3. Conditions to Receipt of Severance.
(a) Separation Agreement and Release of Claims. The receipt of any severance pursuant to Section 2 will be subject to Executive signing within 90 days following the date of termination of employment, and not subsequently revoking, a separation agreement and release of claims in a form acceptable to the Company. No severance pursuant to Section 2 will be paid or provided until the separation agreement and release of claims becomes effective.
(b) Section 409A. Notwithstanding the forgoing, however, to the extent required to comply with Section 409A of the Internal Revenue Code of 1986, as amended (the “Code”), if Executive is deemed to be a “specified employee” for purposes of Section 409A(a)(2)(B) of the Code, Executive agrees that the payments due to Executive under Section 2 of this Agreement in connection with a termination of your employment that would otherwise have been payable at any time during the six-month period immediately following such termination of employment shall not be paid prior to, and shall instead be payable in a lump sum as soon as practicable following, the expiration of such six-month period.
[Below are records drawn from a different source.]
### config.mk
export PLATFORM = sky130hd
export DESIGN_NAME = utf8_sanitizer_top
export DESIGN_NICKNAME = d
export VERILOG_FILES = /design/src/utf8s_pkg.sv /design/src/utf8_sanitizer_top.sv /design/src/utf8s_decode.sv /design/src/utf8s_emit.sv
export SDC_FILE = /design/constraint.sdc
export NUM_CORES = 1
export LEC_CHECK = 0
export BUFFER_PORTS_ARGS = -buffer_cell sky130_fd_sc_hd__buf_2
export CAP_MARGIN = 5
export CELL_PAD_IN_SITES_DETAIL_PLACEMENT = 1
export CELL_PAD_IN_SITES_GLOBAL_PLACEMENT = 1
export CORE_AREA = 2 2 92 130
export DETAILED_ROUTE_END_ITERATION = 10
export DIE_AREA = 0 0 94 132
export PLACE_DENSITY = 0.72
export SLEW_MARGIN = 20
export SYNTH_ARGS = -nofsm -noshare
export SYNTH_HDL_FRONTEND = slang
export SYNTH_HIERARCHICAL = 1
export SYNTH_SLANG_ARGS = --single-unit
### constraint.sdc
create_clock -name clk -period 6.4 [get_ports clk]
set_clock_uncertainty 0.05 [all_clocks]
set_input_delay 1.28 -clock clk [delete_from_list [all_inputs] [get_ports clk]]
set_output_delay 1.28 -clock clk [all_outputs]
set_load 0.1 [all_outputs]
In the event of death during such six-month period, upon provision to the Company of a signed general release of all claims against the Company and its affiliates in a form acceptable to the Company, Executive’s estate will receive the severance benefits described in this paragraph.
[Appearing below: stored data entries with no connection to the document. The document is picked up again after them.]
**src/svpc_pkg.sv**
```systemverilog
package svpc_pkg;

   localparam int VB = 16;
   localparam int FB = 16;
   localparam int PW = 16;
   localparam int KW = VB + 18;
   localparam int NW = VB + FB + 5;
   localparam int DW = NW - 1;
   localparam int RW = DW + 3;
   localparam int QW = FB + 2;
   localparam int TW = FB + 7;
   localparam int MW = TW - 1 + PW;

   localparam logic [17:0] SQRT3_Q = 18'd113512;
   localparam logic [PW-1:0] PERIOD_RESET = 16'd5000;

   localparam logic [2:0] SECTOR_1 = 3'd1;
   localparam logic [2:0] SECTOR_2 = 3'd2;
   localparam logic [2:0] SECTOR_3 = 3'd3;
   localparam logic [2:0] SECTOR_4 = 3'd4;
   localparam logic [2:0] SECTOR_5 = 3'd5;
   localparam logic [2:0] SECTOR_6 = 3'd6;

   localparam logic [2:0] SIGN_110 = 3'd1;
   localparam logic [2:0] SIGN_260 = 3'd2;
   localparam logic [2:0] SIGN_220 = 3'd4;
   localparam logic [2:0] SIGN_170 = 3'd5;
   localparam logic [2:0] SIGN_290 = 3'd6;

   typedef struct packed {
      logic signed [VB-1:0] volt_alpha;
      logic signed [VB-1:0] volt_beta;
      logic [VB-1:0]        bus_voltage;
   } req_type;

   typedef struct packed {
      logic [PW-1:0] cmp_a;
      logic [PW-1:0] cmp_b;
      logic [PW-1:0] cmp_c;
      logic [2:0]    sector;
      logic          overmodulated;
      logic          bus_fault;
   } rsp_type;

   typedef struct packed {
      logic [RW-1:0] rem1;
      logic [RW-1:0] rem2;
      logic [RW-1:0] dd;
      logic [QW-1:0] q1;
      logic [QW-1:0] q2;
      logic          neg1;
      logic          neg2;
      logic          sat1;
      logic          sat2;
      logic [2:0]    sector;
      logic          om;
      logic          fault;
   } div_type;

   function automatic logic [2:0] sector_of(input logic [2:0] code);
      logic [2:0] s;
      unique case (code)
         SIGN_110: s = SECTOR_2;
         SIGN_260: s = SECTOR_6;
         SIGN_220: s = SECTOR_4;
         SIGN_170: s = SECTOR_3;
         SIGN_290: s = SECTOR_5;
         default:  s = SECTOR_1;
      endcase
      return s;
   endfunction

endpackage

```
**src/svpc_back.sv**
```systemverilog
module svpc_back
   import svpc_pkg::*;
(
   input  logic          clock,
   input  logic          reset,
   input  logic [PW-1:0] period,
   input  logic          in_valid,
   output logic          in_ready,
   input  div_type       in_data,
   output logic          out_valid,
   input  logic          out_ready,
   output rsp_type       out_data
);

   localparam logic signed [TW-1:0] T_ONE = TW'(1 << FB);
   localparam logic [TW-1:0]        T_SAT = TW'(1 << (FB + 2));

   logic ve_ff, vf_ff, vg_ff;
   logic rdy_e, rdy_f, rdy_g;

   // stage e: phase times
   logic [TW-1:0]        qf1, qf2;
   logic signed [TW-1:0] t1, t2, ta, tb, tc;
   logic signed [TW-1:0] pa_in, pb_in, pc_in, pa_ff, pb_ff, pc_ff;
   logic [2:0]           sec_e_ff, sec_f_ff;
   logic                 om_e_ff, fault_e_ff, om_f_ff, fault_f_ff;

   // stage f: scale by period
   logic [MW-1:0] ma_in, mb_in, mc_in, ma_ff, mb_ff, mc_ff;

   // stage g: shift, clamp, fault select
   logic [MW-FB-2:0] va, vb, vc;
   rsp_type          rsp_in, rsp_ff;

   assign rdy_g    = !vg_ff || out_ready;
   assign rdy_f    = !vf_ff || rdy_g;
   assign rdy_e    = !ve_ff || rdy_f;
   assign in_ready = rdy_e;

   always_comb begin
      qf1 = in_data.sat1 ? T_SAT : TW'(in_data.q1);
      qf2 = in_data.sat2 ? T_SAT : TW'(in_data.q2);
      t1  = in_data.neg1 ? -signed'(qf1) : signed'(qf1);
      t2  = in_data.neg2 ? -signed'(qf2) : signed'(qf2);
      ta  = T_ONE - t1 - t2;
      tb  = ta + (t1 <<< 1);
      tc  = tb + (t2 <<< 1);
      unique case (in_data.sector)
         SECTOR_1: begin pa_in = ta; pb_in = tb; pc_in = tc; end
         SECTOR_2: begin pa_in = tb; pb_in = ta; pc_in = tc; end
         SECTOR_3: begin pa_in = tc; pb_in = ta; pc_in = tb; end
         SECTOR_4: begin pa_in = tc; pb_in = tb; pc_in = ta; end
         SECTOR_5: begin pa_in = tb; pb_in = tc; pc_in = ta; end
         default:  begin pa_in = ta; pb_in = tc; pc_in = tb; end
      endcase
   end

   always_comb begin
      ma_in = (pa_ff > 0) ? MW'(pa_ff[TW-2:0]) * MW'(period) : '0;
      mb_in = (pb_ff > 0) ? MW'(pb_ff[TW-2:0]) * MW'(period) : '0;
      mc_in = (pc_ff > 0) ? MW'(pc_ff[TW-2:0]) * MW'(period) : '0;
   end

   always_comb begin
      va = ma_ff[MW-1:FB+1];
      vb = mb_ff[MW-1:FB+1];
      vc = mc_ff[MW-1:FB+1];
      if (fault_f_ff) begin
         rsp_in.cmp_a = period >> 1;
         rsp_in.cmp_b = period >> 1;
         rsp_in.cmp_c = period >> 1;
      end else begin
         rsp_in.cmp_a = (va > (MW-FB-1)'(period)) ? period : va[PW-1:0];
         rsp_in.cmp_b = (vb > (MW-FB-1)'(period)) ? period : vb[PW-1:0];
         rsp_in.cmp_c = (vc > (MW-FB-1)'(period)) ? period : vc[PW-1:0];
      end
      rsp_in.sector        = sec_f_ff;
      rsp_in.overmodulated = om_f_ff;
      rsp_in.bus_fault     = fault_f_ff;
   end

   always_ff @(posedge clock) begin
      if (reset) begin
         ve_ff <= 1'b0;
         vf_ff <= 1'b0;
         vg_ff <= 1'b0;
      end else begin
         if (rdy_e) ve_ff <= in_valid;
         if (rdy_f) vf_ff <= ve_ff;
         if (rdy_g) vg_ff <= vf_ff;
      end
   end

   always_ff @(posedge clock) begin
      if (rdy_e && in_valid) begin
         pa_ff      <= pa_in;
         pb_ff      <= pb_in;
         pc_ff      <= pc_in;
         sec_e_ff   <= in_data.sector;
         om_e_ff    <= in_data.om;
         fault_e_ff <= in_data.fault;
      end
      if (rdy_f && ve_ff) begin
         ma_ff      <= ma_in;
         mb_ff      <= mb_in;
         mc_ff      <= mc_in;
         sec_f_ff   <= sec_e_ff;
         om_f_ff    <= om_e_ff;
         fault_f_ff <= fault_e_ff;
      end
      if (rdy_g && vf_ff) begin
         rsp_ff <= rsp_in;
      end
   end

   assign out_valid = vg_ff;
   assign out_data  = rsp_ff;

endmodule

```
**config.mk**
```make
export PLATFORM = sky130hd
export DESIGN_NAME = svpc_back
export DESIGN_NICKNAME = d
export VERILOG_FILES = /design/src/svpc_pkg.sv /design/src/svpc_back.sv
export SDC_FILE = /design/constraint.sdc
export NUM_CORES = 2
export LEC_CHECK = 0
export BUFFER_PORTS_ARGS = -buffer_cell sky130_fd_sc_hd__buf_4
export CORE_AREA = 2 2 366 368
export DETAILED_ROUTE_END_ITERATION = 10
export DIE_AREA = 0 0 368 370
export PLACE_DENSITY = 0.53
export SYNTH_ARGS = -nofsm -noshare
export SYNTH_HDL_FRONTEND = slang
export SYNTH_SLANG_ARGS = --single-unit
```
**constraint.sdc**
```tcl
create_clock -name clock -period 20.2 [get_ports clock]
set_input_delay 3.03 -clock clock [delete_from_list [all_inputs] [get_ports clock]]
set_output_delay 3.03 -clock clock [all_outputs]
set_load 0.02 [all_outputs]
```
==> flow_summary.yaml <==
grt:
  grtUsageTotal_pct: 20.4
  grt_pass1_wl_mm: 214
  antenna_found_initial: 4
  grt_pass1_vias: 36600
  grt_start_max_net_pins: 73
  overflow: 0
clock_tree:
  ctsHoldBuffers: 0
  ctsHtreeMaxLevel: 4
  clk_latency_ns: 0.50
  clkTransAtPathRegs_ns: 0.08
  cts_resized: 0
  numCtsBuffers: 17
  cts_buffer_depth: 2
  cts_setup_buffers: 0
  root_buffer: "clkbuf_16"
  cts_tree: "yes"
  cts.sinks: 196
synthesis:
  synth_top_cell_by_area: "fa_1"
  synthTopCellsByArea: "fa_1, edfxtp_1, ha_1"
  synth_top_area_share_pct: 36.4
  ys.flop_type: "edfxtp_1"
  synth_area_per_cell_sq_um: 9.02
  async_flop_share_pct: 0
  synthCells: 5083
  synth_edf_count: 193
  syn_nets: 6534
  synth_cell_types: 86
  syn-cell-area_sq_um: 45900
  yosysSeqAreaShare_pct: 12.8
  synth_seq_cells: 196
  synth_warnings: 0
place:
  io_buffers: 119
  dpl.hpwl_mm: 102
  routabilityCongestion: 0.871
floorplanning:
  die_h_um: 370
  die_w_um: 368
  rows: 134
  core_sq_um: 132000
  initial_core_util_pct: 34.6
  die_area_sq_um: 136000
  io_pins: 237
min_path:
  hp-class: "reg2reg"
worst_setup_path:
  cp.required_ns: 20.43
  crit_arrival_ns: 12.34
  start_kind: "primary input"
  cp_slowest_cell: "a2111oi_0"
  crit_path_max_incr_delay_ns: 0.62
  crit_type: "in2reg"
  end_kind: "register"
  cp_max_fo: 32
layout:
  syn_to_final_growth_pct: 7.05
  final_cell_mix: "inv_1, fa_1, nand2_1"
  fin_util_pct: 37.1
  final_common_cell: "inv_1"
  register_area_sq_um: 5860
  num-fill-cells: 13600
  drive_above_1_share_pct: 5.15
  fin_nets: 6465
  multiInputGateArea_sq_um: 35600
route:
  finalWirelength_mm: 135
  num_vias: 34800
  wl_per_cell_um: 19.9
  drtIter0Drc: 2089
  drcViolationCount: 0
  drt-pass1-iter-count: 6
  ant_nets: 0
  vias_per_cell: 5.12
sta:
  fmax_mhz: 82.6
  finalSetupTns_ns: 0
  holdWs_ns: 0.427
  rsz0062_at_grt: "no"
  finalSetupViolCount: 0
  period_share_pct: 60.0
  final_hold_viol_count: 0
  clock_skew_ns: 0.0172
  fin_crit_ns: 12.11
  tightestPinTransition_ns: 1.26
  slew_headroom_pct: 15.9
  maxSlewViolCount: 0
status:
  outcome: "finished, final reports clean"
run:
  maxCapViolCount: 0
==> logic make-up (layout without fill, tap and decap cells) <==
logic type      count (synthesis)  count (layout)  synth area share [%]
simple gates                 1592            1592                  16.3
fa+ha+maj                    1274            1274                  48.4
buf+inv                      1199            1143                  9.82
compound gates                658             658                  9.50
flops                         196             196                  12.8
xor+xnor                      157             157                  3.06
mux                             7               7                 0.155
other cells                     0               1                     0
==> cell type report <==
cell class / instances / share of cell area, %
Multi-Input combinational cell: 3688 / 72.5
Sequential cell: 196 / 11.9
Inverter: 935 / 7.15
Tap cell: 1768 / 4.51
Timing Repair Buffer: 176 / 2.69
Clock buffer: 18 / 0.874
Clock inverter: 14 / 0.367
Antenna cell: 1 / 0.00510
==> synthesized netlist by cell type, drive strengths merged (15+ instances only) <==
| library cell | n |
|---|---|
| a211oi | 19 |
| a21o | 68 |
| a21oi | 129 |
| a22oi | 32 |
| a31oi | 54 |
| and2 | 324 |
| clkbuf | 257 |
| edfxtp | 193 |
| fa | 834 |
| ha | 435 |
| inv | 934 |
| nand2 | 803 |
| nand2b | 28 |
| nand3 | 79 |
| nand4 | 17 |
| nor2 | 172 |
| nor2b | 25 |
| nor3 | 33 |
| nor4 | 21 |
| o21a | 42 |
| o21ai | 152 |
| o21bai | 28 |
| o221ai | 24 |
| o31ai | 15 |
| or2 | 17 |
| or3 | 19 |
| or4 | 17 |
| xnor2 | 92 |
| xor2 | 63 |
==> per-stage QoR <==
| step | instances | cell area, sq um | setup slack [ns] |
|---|---|---|---|
| 2_1_floorplan | 5083 | 45900 | 9.15 |
| 3_3_place_gp | 6763 | 48500 | 7.66 |
| 3_5_place_dp | 6763 | 48500 | 7.65 |
| 4_1_cts | 6795 | 49100 | 8.15 |
| 5_1_grt | 6796 | 49100 | 7.28 |
| 6_report | 6796 | 49100 | 8.09 |
==> layer usage <==
metal	wire length, um	up-vias	global-route usage (%)
li1	-	15900	-
met1	61200	17800	27.8
met2	62700	920	33.3
met3	7740	159	3.11
met4	3700	6	6.11
met5	34	-	0
==> flip-flops by register name, indices dropped and copies added, names as in the netlist, 3 cells and up <==
register and count:
out_data 53, pa_ff 23, pb_ff 22, pc_ff 22, ma_ff 21, mb_ff 21
mc_ff 21, sec_e_ff 3, sec_f_ff 3
==> critical path, delay by kind of cell <==
family / cells / cell delay (ns)
buffers and inverters: 4 / 0.60
AND/OR/NAND/NOR: 10 / 3.03
AO/OA/AOI/OAI: 15 / 3.30
XOR/XNOR: 4 / 1.02
adder cells (fa/ha/maj): 4 / 1.37
==> worst paths after layout <==
path,start,to,slack (ns),cells after the start
max,in_data[5],pc_ff[22],8.09,37
min,om_f_ff,out_data[1],0.43,0
max reg2reg,pa_ff[10],ma_ff[37],12.05,26
min reg2reg,om_f_ff,out_data[1],0.43,0
Power is left out: the tool's default activity adds up to more than one toggle a clock period on the data nets, which glitch-free logic cannot reach.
4. Successors and Binding Agreement.
(a) The Company will require any successor (whether direct or indirect, by purchase, merger, consolidation, reorganization or otherwise, including, without limitation, any successor due to a Change in Control) to the business or assets of the Company, by agreement in form and substance reasonably satisfactory to Executive, expressly to assume and agree to perform this Agreement in the same manner and to the same extent the Company would be required to perform if no such succession had taken place. This Agreement will be binding upon and inure to the benefit of the Company and any successor to the Company, including, without limitation, any persons directly or indirectly acquiring the business or assets of the Company in a transaction constituting a Change in Control (and such successor shall thereafter be deemed the “Company” for the purpose of this Agreement), but will not otherwise be assignable, transferable or delegable by the Company.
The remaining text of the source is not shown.